WHAT IS EXPECTED — Which lines below fall between the one containing "export VERILOG_FILES = /design/src/rtl/seg_run_ctrl_if.sv" and the one containing "PnR worst setup"? Repeat them exactly, counting both of those lines, and add nothing else.

RECORDS SUPPLIED —
★ ★ ★ ★ ★ ★ ★

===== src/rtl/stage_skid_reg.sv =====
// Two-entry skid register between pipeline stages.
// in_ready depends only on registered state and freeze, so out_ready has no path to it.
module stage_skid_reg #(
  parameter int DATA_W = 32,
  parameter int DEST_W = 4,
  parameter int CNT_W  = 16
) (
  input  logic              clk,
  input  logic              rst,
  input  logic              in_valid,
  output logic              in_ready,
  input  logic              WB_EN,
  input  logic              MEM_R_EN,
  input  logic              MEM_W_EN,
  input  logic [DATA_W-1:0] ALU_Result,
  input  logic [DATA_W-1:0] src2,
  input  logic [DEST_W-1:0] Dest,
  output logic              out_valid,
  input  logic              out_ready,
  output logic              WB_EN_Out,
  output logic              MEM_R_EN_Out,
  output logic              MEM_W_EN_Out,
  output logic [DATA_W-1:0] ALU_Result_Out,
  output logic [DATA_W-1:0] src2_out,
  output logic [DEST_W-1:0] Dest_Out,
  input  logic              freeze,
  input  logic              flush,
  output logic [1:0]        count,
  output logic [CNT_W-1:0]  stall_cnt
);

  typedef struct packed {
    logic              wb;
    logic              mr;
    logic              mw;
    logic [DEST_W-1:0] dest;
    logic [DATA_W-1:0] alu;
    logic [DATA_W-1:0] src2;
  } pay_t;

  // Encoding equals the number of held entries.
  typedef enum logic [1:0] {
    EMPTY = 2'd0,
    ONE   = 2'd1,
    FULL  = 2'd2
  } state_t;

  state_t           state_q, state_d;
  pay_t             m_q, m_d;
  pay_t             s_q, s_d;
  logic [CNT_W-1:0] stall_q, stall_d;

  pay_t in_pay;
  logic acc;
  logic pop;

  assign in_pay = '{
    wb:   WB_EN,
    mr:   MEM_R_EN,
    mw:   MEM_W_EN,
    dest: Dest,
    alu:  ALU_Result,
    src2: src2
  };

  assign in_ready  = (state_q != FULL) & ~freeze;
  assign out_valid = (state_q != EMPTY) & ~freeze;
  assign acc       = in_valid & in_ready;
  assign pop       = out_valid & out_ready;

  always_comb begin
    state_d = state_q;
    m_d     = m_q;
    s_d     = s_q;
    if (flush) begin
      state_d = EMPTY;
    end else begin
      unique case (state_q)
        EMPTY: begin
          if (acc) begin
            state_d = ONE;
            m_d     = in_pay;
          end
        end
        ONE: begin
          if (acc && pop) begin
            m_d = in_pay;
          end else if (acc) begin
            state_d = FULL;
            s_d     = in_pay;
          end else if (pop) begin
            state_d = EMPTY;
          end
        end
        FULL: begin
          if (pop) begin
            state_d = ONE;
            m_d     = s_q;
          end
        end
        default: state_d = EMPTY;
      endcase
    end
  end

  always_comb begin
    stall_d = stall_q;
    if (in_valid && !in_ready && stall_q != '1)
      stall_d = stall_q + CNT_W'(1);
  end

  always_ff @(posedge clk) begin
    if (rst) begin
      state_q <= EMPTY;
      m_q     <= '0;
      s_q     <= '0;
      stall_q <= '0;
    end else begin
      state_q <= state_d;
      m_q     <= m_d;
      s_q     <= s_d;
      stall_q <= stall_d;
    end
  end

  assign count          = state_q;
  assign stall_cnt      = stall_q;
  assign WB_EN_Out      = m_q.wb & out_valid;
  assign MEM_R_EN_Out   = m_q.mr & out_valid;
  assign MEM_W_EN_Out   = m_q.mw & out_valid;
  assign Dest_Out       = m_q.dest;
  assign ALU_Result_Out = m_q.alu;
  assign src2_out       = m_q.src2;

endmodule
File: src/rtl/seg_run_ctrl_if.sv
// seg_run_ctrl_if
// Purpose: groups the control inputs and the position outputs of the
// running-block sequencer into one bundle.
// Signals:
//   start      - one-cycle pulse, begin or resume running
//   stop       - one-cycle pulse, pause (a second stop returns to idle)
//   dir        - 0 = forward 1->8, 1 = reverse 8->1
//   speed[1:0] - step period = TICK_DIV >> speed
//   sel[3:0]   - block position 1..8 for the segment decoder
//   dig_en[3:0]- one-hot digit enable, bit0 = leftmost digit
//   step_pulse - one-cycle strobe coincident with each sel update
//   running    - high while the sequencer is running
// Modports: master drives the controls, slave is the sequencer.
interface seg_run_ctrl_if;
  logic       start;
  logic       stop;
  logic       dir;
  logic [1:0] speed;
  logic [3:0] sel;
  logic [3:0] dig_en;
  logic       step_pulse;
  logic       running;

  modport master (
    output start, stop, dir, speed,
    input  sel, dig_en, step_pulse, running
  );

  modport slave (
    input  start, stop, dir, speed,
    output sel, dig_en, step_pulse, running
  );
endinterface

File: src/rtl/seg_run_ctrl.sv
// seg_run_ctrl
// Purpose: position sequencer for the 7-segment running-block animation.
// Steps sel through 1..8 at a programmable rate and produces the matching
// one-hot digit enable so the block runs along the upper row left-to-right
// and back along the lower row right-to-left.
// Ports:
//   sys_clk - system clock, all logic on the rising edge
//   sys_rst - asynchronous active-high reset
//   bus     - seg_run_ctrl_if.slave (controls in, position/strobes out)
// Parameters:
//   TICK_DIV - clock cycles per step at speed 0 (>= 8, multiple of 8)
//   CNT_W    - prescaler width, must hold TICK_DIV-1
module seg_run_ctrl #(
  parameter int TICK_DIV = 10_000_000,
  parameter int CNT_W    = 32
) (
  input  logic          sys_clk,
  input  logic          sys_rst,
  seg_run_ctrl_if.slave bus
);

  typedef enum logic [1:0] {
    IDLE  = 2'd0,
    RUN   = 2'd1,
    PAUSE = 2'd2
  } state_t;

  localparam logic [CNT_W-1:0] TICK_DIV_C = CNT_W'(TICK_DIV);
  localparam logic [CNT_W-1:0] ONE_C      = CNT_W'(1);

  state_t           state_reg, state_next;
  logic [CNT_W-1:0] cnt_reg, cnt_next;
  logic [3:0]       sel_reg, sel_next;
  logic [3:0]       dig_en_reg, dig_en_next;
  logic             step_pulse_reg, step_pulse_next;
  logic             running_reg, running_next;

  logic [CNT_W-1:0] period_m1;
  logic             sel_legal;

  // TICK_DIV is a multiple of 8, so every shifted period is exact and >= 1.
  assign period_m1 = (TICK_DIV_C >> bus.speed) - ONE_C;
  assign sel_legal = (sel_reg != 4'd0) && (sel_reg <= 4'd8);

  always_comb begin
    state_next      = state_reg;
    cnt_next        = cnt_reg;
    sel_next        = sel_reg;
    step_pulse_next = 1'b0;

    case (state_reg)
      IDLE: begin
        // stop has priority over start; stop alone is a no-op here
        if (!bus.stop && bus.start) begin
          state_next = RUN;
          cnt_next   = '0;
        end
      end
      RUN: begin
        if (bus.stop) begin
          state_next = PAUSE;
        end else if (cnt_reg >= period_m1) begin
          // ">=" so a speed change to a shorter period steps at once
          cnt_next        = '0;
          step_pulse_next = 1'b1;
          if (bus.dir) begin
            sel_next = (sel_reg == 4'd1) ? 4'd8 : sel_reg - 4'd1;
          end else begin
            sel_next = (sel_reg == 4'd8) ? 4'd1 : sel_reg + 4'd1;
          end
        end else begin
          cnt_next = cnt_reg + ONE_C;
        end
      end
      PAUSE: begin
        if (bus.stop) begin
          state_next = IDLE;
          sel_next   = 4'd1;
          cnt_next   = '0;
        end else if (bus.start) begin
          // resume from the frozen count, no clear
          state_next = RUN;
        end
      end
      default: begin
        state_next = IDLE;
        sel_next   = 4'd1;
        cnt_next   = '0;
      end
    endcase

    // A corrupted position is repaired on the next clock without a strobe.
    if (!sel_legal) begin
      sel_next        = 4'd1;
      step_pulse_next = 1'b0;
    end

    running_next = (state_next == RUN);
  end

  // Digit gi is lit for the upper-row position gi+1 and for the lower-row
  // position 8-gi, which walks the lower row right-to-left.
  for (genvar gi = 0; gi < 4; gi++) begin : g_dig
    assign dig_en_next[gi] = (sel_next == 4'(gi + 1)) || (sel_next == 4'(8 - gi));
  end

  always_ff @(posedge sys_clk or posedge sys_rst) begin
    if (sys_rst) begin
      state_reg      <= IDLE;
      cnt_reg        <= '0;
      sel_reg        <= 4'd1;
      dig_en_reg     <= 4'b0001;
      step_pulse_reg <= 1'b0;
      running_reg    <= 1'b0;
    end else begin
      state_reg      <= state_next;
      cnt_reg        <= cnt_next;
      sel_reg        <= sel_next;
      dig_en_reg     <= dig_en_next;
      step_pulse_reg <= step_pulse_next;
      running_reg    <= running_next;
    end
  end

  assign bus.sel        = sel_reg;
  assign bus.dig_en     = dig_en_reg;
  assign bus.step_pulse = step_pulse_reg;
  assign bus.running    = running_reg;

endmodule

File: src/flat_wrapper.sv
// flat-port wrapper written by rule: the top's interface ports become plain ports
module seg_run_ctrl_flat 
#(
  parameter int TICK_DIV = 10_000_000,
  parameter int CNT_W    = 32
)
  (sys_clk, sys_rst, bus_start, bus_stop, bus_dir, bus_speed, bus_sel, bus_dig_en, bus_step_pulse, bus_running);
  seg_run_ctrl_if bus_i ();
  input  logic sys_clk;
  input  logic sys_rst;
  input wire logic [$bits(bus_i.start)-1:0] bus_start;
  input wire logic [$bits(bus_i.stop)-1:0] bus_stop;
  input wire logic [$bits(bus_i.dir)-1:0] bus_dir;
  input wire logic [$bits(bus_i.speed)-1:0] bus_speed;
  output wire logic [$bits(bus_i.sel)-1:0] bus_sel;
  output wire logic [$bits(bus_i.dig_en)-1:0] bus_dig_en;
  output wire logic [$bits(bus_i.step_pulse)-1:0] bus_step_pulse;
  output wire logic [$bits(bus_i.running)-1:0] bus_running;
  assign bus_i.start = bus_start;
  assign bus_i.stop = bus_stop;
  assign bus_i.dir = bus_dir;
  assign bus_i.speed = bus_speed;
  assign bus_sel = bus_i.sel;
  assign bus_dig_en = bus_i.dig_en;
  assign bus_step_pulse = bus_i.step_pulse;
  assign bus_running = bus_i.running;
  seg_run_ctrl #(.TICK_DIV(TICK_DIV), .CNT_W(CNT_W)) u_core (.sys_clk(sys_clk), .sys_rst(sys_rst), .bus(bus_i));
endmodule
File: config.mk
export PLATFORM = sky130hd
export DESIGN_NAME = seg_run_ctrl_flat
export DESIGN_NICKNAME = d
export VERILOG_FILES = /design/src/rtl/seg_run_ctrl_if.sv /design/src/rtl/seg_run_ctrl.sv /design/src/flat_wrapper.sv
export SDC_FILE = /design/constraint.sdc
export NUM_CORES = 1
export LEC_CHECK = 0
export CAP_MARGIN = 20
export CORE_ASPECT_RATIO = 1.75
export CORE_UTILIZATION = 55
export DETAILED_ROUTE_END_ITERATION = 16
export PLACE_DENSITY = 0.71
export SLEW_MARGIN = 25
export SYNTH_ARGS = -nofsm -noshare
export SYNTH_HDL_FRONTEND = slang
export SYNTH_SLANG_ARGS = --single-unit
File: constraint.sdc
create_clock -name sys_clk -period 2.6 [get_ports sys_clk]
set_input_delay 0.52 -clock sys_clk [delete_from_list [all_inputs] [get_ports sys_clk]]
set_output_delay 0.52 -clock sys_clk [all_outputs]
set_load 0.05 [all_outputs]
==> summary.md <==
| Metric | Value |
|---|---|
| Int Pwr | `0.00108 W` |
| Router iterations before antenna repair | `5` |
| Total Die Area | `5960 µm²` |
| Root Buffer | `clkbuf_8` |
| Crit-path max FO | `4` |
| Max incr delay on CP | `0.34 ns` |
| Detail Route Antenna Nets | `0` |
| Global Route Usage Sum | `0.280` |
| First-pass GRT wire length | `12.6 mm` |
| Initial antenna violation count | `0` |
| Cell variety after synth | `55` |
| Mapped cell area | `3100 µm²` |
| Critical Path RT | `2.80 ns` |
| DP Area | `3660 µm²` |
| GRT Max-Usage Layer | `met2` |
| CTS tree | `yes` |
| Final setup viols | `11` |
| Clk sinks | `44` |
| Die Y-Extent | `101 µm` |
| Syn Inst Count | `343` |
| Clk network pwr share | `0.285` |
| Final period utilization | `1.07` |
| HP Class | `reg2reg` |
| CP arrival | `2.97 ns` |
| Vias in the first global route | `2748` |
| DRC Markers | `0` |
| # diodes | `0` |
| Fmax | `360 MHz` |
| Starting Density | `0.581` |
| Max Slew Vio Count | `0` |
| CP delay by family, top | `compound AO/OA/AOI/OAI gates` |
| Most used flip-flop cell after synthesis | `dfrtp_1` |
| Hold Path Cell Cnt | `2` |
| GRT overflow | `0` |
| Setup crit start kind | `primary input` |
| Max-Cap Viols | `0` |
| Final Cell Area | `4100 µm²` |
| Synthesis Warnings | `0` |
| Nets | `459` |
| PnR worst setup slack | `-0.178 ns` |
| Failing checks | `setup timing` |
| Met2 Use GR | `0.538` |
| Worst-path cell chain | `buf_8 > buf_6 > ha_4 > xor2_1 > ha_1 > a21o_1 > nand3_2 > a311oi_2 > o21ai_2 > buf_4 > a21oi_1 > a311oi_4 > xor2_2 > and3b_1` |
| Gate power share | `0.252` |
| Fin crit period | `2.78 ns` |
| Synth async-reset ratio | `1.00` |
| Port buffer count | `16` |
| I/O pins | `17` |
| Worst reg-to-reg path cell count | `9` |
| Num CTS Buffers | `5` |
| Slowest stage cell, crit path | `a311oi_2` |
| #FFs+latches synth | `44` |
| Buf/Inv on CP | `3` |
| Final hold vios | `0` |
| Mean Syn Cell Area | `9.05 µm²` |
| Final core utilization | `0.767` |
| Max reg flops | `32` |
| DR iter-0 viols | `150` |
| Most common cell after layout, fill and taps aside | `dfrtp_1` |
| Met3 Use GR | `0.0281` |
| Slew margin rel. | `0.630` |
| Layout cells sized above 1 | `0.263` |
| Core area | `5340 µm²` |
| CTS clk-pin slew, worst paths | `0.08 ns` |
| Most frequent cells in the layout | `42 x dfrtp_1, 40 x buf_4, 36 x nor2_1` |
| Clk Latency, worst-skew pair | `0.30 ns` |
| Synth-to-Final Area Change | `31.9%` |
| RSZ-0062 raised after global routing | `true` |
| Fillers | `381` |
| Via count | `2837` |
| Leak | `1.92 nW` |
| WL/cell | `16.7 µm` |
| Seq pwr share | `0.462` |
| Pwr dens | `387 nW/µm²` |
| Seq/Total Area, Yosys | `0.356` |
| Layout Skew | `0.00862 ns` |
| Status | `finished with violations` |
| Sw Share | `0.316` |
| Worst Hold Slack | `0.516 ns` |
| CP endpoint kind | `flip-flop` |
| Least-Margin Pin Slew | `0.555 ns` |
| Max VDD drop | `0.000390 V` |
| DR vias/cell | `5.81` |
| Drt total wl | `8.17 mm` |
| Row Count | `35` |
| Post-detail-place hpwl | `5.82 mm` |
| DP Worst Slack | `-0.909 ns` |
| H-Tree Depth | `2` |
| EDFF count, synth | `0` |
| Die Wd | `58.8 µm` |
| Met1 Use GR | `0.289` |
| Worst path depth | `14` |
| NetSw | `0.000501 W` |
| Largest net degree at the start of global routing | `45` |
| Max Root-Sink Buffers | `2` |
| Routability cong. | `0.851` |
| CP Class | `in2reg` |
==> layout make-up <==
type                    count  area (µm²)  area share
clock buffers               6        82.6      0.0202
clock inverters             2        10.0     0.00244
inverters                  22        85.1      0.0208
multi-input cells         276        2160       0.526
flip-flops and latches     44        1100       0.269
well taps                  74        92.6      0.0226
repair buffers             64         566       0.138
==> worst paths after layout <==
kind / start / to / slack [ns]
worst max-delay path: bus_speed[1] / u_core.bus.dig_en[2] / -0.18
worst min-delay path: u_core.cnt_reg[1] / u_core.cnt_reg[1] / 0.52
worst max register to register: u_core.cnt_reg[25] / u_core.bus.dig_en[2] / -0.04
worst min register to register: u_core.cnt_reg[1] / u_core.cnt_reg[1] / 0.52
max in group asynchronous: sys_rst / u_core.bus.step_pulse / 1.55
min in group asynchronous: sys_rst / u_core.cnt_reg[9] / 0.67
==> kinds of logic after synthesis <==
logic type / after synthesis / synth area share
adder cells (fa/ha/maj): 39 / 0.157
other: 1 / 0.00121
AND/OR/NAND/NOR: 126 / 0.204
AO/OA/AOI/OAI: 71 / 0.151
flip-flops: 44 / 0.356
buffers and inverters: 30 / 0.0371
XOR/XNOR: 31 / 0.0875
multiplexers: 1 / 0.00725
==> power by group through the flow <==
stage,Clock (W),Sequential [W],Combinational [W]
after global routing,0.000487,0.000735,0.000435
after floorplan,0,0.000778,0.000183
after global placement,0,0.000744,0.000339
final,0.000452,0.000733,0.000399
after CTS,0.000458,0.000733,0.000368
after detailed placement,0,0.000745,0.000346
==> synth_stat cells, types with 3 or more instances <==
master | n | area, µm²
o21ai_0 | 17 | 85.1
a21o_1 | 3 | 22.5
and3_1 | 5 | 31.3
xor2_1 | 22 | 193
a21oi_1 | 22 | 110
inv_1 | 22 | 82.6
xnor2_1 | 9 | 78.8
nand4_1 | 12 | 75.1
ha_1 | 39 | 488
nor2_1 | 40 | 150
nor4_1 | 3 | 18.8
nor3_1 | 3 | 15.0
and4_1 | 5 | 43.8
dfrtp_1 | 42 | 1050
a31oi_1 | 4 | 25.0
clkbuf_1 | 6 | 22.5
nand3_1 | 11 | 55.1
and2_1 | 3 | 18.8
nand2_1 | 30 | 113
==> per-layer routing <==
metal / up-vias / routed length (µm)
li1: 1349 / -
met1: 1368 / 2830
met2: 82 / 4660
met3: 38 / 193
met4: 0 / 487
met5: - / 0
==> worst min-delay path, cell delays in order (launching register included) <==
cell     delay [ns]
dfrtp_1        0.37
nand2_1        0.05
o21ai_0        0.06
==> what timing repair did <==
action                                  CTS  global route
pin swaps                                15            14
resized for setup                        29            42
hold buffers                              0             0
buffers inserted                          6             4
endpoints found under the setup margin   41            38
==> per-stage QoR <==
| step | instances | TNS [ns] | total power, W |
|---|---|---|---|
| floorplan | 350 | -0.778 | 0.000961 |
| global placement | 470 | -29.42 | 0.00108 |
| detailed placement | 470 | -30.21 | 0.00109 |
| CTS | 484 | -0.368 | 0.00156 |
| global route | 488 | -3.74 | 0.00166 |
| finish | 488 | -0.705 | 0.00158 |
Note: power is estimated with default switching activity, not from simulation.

★ ★ ★ ★ ★ ★ ★

WRITTEN RESPONSE —
export VERILOG_FILES = /design/src/rtl/seg_run_ctrl_if.sv /design/src/rtl/seg_run_ctrl.sv /design/src/flat_wrapper.sv
export SDC_FILE = /design/constraint.sdc
export NUM_CORES = 1
export LEC_CHECK = 0
export CAP_MARGIN = 20
export CORE_ASPECT_RATIO = 1.75
export CORE_UTILIZATION = 55
export DETAILED_ROUTE_END_ITERATION = 16
export PLACE_DENSITY = 0.71
export SLEW_MARGIN = 25
export SYNTH_ARGS = -nofsm -noshare
export SYNTH_HDL_FRONTEND = slang
export SYNTH_SLANG_ARGS = --single-unit
File: constraint.sdc
create_clock -name sys_clk -period 2.6 [get_ports sys_clk]
set_input_delay 0.52 -clock sys_clk [delete_from_list [all_inputs] [get_ports sys_clk]]
set_output_delay 0.52 -clock sys_clk [all_outputs]
set_load 0.05 [all_outputs]
==> summary.md <==
| Metric | Value |
|---|---|
| Int Pwr | `0.00108 W` |
| Router iterations before antenna repair | `5` |
| Total Die Area | `5960 µm²` |
| Root Buffer | `clkbuf_8` |
| Crit-path max FO | `4` |
| Max incr delay on CP | `0.34 ns` |
| Detail Route Antenna Nets | `0` |
| Global Route Usage Sum | `0.280` |
| First-pass GRT wire length | `12.6 mm` |
| Initial antenna violation count | `0` |
| Cell variety after synth | `55` |
| Mapped cell area | `3100 µm²` |
| Critical Path RT | `2.80 ns` |
| DP Area | `3660 µm²` |
| GRT Max-Usage Layer | `met2` |
| CTS tree | `yes` |
| Final setup viols | `11` |
| Clk sinks | `44` |
| Die Y-Extent | `101 µm` |
| Syn Inst Count | `343` |
| Clk network pwr share | `0.285` |
| Final period utilization | `1.07` |
| HP Class | `reg2reg` |
| CP arrival | `2.97 ns` |
| Vias in the first global route | `2748` |
| DRC Markers | `0` |
| # diodes | `0` |
| Fmax | `360 MHz` |
| Starting Density | `0.581` |
| Max Slew Vio Count | `0` |
| CP delay by family, top | `compound AO/OA/AOI/OAI gates` |
| Most used flip-flop cell after synthesis | `dfrtp_1` |
| Hold Path Cell Cnt | `2` |
| GRT overflow | `0` |
| Setup crit start kind | `primary input` |
| Max-Cap Viols | `0` |
| Final Cell Area | `4100 µm²` |
| Synthesis Warnings | `0` |
| Nets | `459` |
| PnR worst setup slack | `-0.178 ns` |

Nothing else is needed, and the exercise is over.